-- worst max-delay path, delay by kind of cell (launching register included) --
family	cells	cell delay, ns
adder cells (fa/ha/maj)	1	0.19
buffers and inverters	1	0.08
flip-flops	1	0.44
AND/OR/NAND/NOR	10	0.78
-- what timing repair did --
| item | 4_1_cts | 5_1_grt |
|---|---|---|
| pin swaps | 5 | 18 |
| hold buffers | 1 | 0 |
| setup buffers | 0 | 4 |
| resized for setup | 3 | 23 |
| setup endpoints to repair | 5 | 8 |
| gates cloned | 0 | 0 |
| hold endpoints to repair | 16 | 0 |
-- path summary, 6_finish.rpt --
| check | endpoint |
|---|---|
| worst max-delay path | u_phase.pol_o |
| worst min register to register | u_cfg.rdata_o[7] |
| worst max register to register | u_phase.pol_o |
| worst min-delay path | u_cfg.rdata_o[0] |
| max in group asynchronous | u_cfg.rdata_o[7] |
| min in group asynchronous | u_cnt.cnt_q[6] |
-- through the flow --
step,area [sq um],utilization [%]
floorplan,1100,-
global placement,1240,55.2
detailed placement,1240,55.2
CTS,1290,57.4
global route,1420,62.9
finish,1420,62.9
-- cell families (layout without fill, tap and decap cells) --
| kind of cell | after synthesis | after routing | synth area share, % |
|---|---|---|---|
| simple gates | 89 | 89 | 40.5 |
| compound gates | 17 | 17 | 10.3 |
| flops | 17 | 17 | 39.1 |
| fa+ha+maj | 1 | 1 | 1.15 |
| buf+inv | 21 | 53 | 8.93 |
### src/rtl/rxring_pkg.sv
package rxring_pkg;

  localparam int OWN_BIT   = 31;
  localparam int LEN_LSB   = 16;
  localparam int MATCH_LSB = 12;
  localparam int FIRST_BIT = 11;
  localparam int LAST_BIT  = 10;
  localparam int SUM_BIT   = 7;
  localparam int ERR_LSB   = 2;
  localparam int IRQ_BIT   = 23;
  localparam int ERR_W     = 5;
  localparam int MATCH_W   = 3;

  typedef enum logic [3:0] {
    ST_IDLE, ST_RD0, ST_RD1, ST_RD2, ST_RD3, ST_CHK, ST_RECV, ST_WB, ST_SUSP
  } ringState_t;

  typedef struct packed {
    logic       rdEn;
    logic [1:0] rdOff;
    logic       capStatus;
    logic       capCtrl;
    logic       capBuf;
    logic       capNext;
    logic       openDesc;
    logic       recvOn;
    logic       wrStatus;
    logic       advance;
    logic       loadBase;
  } dpCtl_t;

endpackage

### src/rtl/rxring_dp.sv
module rxring_dp
  import rxring_pkg::*;
#(
  parameter int ADDR_W = 16,
  parameter int LEN_W  = 12,
  parameter int BSZ_W  = 11
) (
  input  logic                clk,
  input  logic                rstN,
  input  dpCtl_t              ctl,
  input  logic [ADDR_W-1:0]   baseAddr,
  input  logic                inValid,
  input  logic [7:0]          inData,
  input  logic                inSof,
  input  logic                inEof,
  input  logic [ERR_W-1:0]    inErr,
  input  logic [MATCH_W-1:0]  inMatch,
  input  logic [31:0]         memRdata,
  output logic                memRe,
  output logic                memWe,
  output logic [ADDR_W-1:0]   memAddr,
  output logic [31:0]         memWdata,
  output logic                descOwned,
  output logic                irqReq,
  output logic                frameEndTake,
  output logic                bufEndTake
);

  localparam int CNT_W = BSZ_W + 1;

  logic [ADDR_W-1:0]  curDesc, nextPtr, bufPtr;
  logic [BSZ_W-1:0]   bufSize, bufCnt;
  logic [LEN_W-1:0]   frameLen;
  logic               inFrame, firstDesc, lastDesc;
  logic [ERR_W-1:0]   errReg;
  logic [MATCH_W-1:0] matchReg;
  logic [31:0]        wordAcc;

  logic               accept, bufLast, wordWrite;
  logic [1:0]         lane;
  logic [31:0]        laneWord, nextWord, statusWord;
  logic [ADDR_W-1:0]  dataAddr;
  logic               unusedRd;

  assign unusedRd = ^memRdata;

  assign accept    = ctl.recvOn & inValid;
  assign lane      = bufCnt[1:0];
  assign laneWord  = {24'b0, inData} << {lane, 3'b000};
  assign nextWord  = wordAcc | laneWord;
  assign bufLast   = ({1'b0, bufCnt} + CNT_W'(1)) == {1'b0, bufSize};
  assign wordWrite = accept & ((lane == 2'd3) | inEof | bufLast);
  assign dataAddr  = bufPtr + ADDR_W'(bufCnt >> 2);

  assign frameEndTake = accept & inEof;
  assign bufEndTake   = accept & bufLast;

  always_comb begin
    statusWord = '0;
    statusWord[LEN_LSB +: LEN_W]     = frameLen;
    statusWord[MATCH_LSB +: MATCH_W] = matchReg;
    statusWord[FIRST_BIT]            = firstDesc;
    statusWord[LAST_BIT]             = lastDesc;
    statusWord[SUM_BIT]              = |errReg;
    statusWord[ERR_LSB +: ERR_W]     = errReg;
  end

  assign memRe = ctl.rdEn;
  assign memWe = ctl.wrStatus | wordWrite;

  always_comb begin
    if (ctl.wrStatus) begin
      memAddr  = curDesc;
      memWdata = statusWord;
    end else if (wordWrite) begin
      memAddr  = dataAddr;
      memWdata = nextWord;
    end else begin
      memAddr  = curDesc + ADDR_W'(ctl.rdOff);
      memWdata = nextWord;
    end
  end

  // descriptor fields and ring pointer
  always_ff @(posedge clk) begin
    if (!rstN) begin
      curDesc   <= '0;
      nextPtr   <= '0;
      bufPtr    <= '0;
      bufSize   <= '0;
      irqReq    <= 1'b0;
      descOwned <= 1'b0;
    end else begin
      if (ctl.loadBase) curDesc <= baseAddr;
      else if (ctl.advance) curDesc <= nextPtr;
      if (ctl.capStatus) descOwned <= memRdata[OWN_BIT];
      if (ctl.capCtrl) begin
        bufSize <= memRdata[BSZ_W-1:0];
        irqReq  <= memRdata[IRQ_BIT];
      end
      if (ctl.capBuf)  bufPtr  <= memRdata[ADDR_W-1:0];
      if (ctl.capNext) nextPtr <= memRdata[ADDR_W-1:0];
    end
  end

  // frame bookkeeping and byte packing
  always_ff @(posedge clk) begin
    if (!rstN) begin
      bufCnt    <= '0;
      frameLen  <= '0;
      inFrame   <= 1'b0;
      firstDesc <= 1'b0;
      lastDesc  <= 1'b0;
      errReg    <= '0;
      matchReg  <= '0;
      wordAcc   <= '0;
    end else if (ctl.openDesc) begin
      bufCnt    <= '0;
      firstDesc <= !inFrame;
      lastDesc  <= 1'b0;
      errReg    <= '0;
      matchReg  <= '0;
      wordAcc   <= '0;
    end else if (accept) begin
      bufCnt   <= bufCnt + BSZ_W'(1);
      frameLen <= inSof ? LEN_W'(1) : frameLen + LEN_W'(1);
      inFrame  <= !inEof;
      wordAcc  <= wordWrite ? 32'b0 : nextWord;
      if (inEof) begin
        lastDesc <= 1'b1;
        errReg   <= inErr;
        matchReg <= inMatch;
      end
    end
  end

  assert_no_overrun_R7: assert property (@(posedge clk) disable iff (!rstN)
    (memWe && !ctl.wrStatus) |-> (bufCnt < bufSize));

  assert_err_on_last_only_R6: assert property (@(posedge clk) disable iff (!rstN)
    (ctl.wrStatus && !memWdata[LAST_BIT]) |-> (memWdata[SUM_BIT:ERR_LSB] == '0));

endmodule

### src/rtl/rxring_ctl.sv
module rxring_ctl
  import rxring_pkg::*;
(
  input  logic   clk,
  input  logic   rstN,
  input  logic   baseWe,
  input  logic   pollDemand,
  input  logic   descOwned,
  input  logic   irqReq,
  input  logic   frameEndTake,
  input  logic   bufEndTake,
  output dpCtl_t ctl,
  output logic   doneIrq,
  output logic   bufUnavail
);

  ringState_t state, stateNext;

  always_comb begin
    ctl       = '0;
    stateNext = state;
    unique case (state)
      ST_IDLE: if (baseWe) begin
        ctl.loadBase = 1'b1;
        stateNext    = ST_RD0;
      end
      ST_RD0: begin
        ctl.rdEn  = 1'b1;
        ctl.rdOff = 2'd0;
        stateNext = ST_RD1;
      end
      ST_RD1: begin
        ctl.rdEn      = 1'b1;
        ctl.rdOff     = 2'd1;
        ctl.capStatus = 1'b1;
        stateNext     = ST_RD2;
      end
      ST_RD2: begin
        ctl.rdEn    = 1'b1;
        ctl.rdOff   = 2'd2;
        ctl.capCtrl = 1'b1;
        stateNext   = ST_RD3;
      end
      ST_RD3: begin
        ctl.rdEn   = 1'b1;
        ctl.rdOff  = 2'd3;
        ctl.capBuf = 1'b1;
        stateNext  = ST_CHK;
      end
      ST_CHK: begin
        ctl.capNext = 1'b1;
        if (descOwned) begin
          ctl.openDesc = 1'b1;
          stateNext    = ST_RECV;
        end else begin
          stateNext = ST_SUSP;
        end
      end
      ST_RECV: begin
        ctl.recvOn = 1'b1;
        if (frameEndTake || bufEndTake) stateNext = ST_WB;
      end
      ST_WB: begin
        ctl.wrStatus = 1'b1;
        ctl.advance  = 1'b1;
        stateNext    = ST_RD0;
      end
      ST_SUSP: begin
        if (baseWe) begin
          ctl.loadBase = 1'b1;
          stateNext    = ST_RD0;
        end else if (pollDemand) begin
          stateNext = ST_RD0;
        end
      end
      default: stateNext = ST_IDLE;
    endcase
  end

  always_ff @(posedge clk) begin
    if (!rstN) begin
      state      <= ST_IDLE;
      doneIrq    <= 1'b0;
      bufUnavail <= 1'b0;
    end else begin
      state      <= stateNext;
      doneIrq    <= ctl.wrStatus & irqReq;
      bufUnavail <= (state == ST_CHK) & !descOwned;
    end
  end

  assert_poll_restarts_R10: assert property (@(posedge clk) disable iff (!rstN)
    (state == ST_SUSP && pollDemand) |=> ctl.rdEn);

  assert_recv_after_fetch_R2: assert property (@(posedge clk) disable iff (!rstN)
    $rose(ctl.recvOn) |-> $past(ctl.rdEn, 2));

endmodule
----
Above are some lines. Repeat exactly, and only, those from the line that has "register | u_phase.pol_o |" through the line that has "1 | 1 | 1.15 |".

__EXERCISE OUTPUT__
| worst max register to register | u_phase.pol_o |
| worst min-delay path | u_cfg.rdata_o[0] |
| max in group asynchronous | u_cfg.rdata_o[7] |
| min in group asynchronous | u_cnt.cnt_q[6] |
-- through the flow --
step,area [sq um],utilization [%]
floorplan,1100,-
global placement,1240,55.2
detailed placement,1240,55.2
CTS,1290,57.4
global route,1420,62.9
finish,1420,62.9
-- cell families (layout without fill, tap and decap cells) --
| kind of cell | after synthesis | after routing | synth area share, % |
|---|---|---|---|
| simple gates | 89 | 89 | 40.5 |
| compound gates | 17 | 17 | 10.3 |
| flops | 17 | 17 | 39.1 |
| fa+ha+maj | 1 | 1 | 1.15 |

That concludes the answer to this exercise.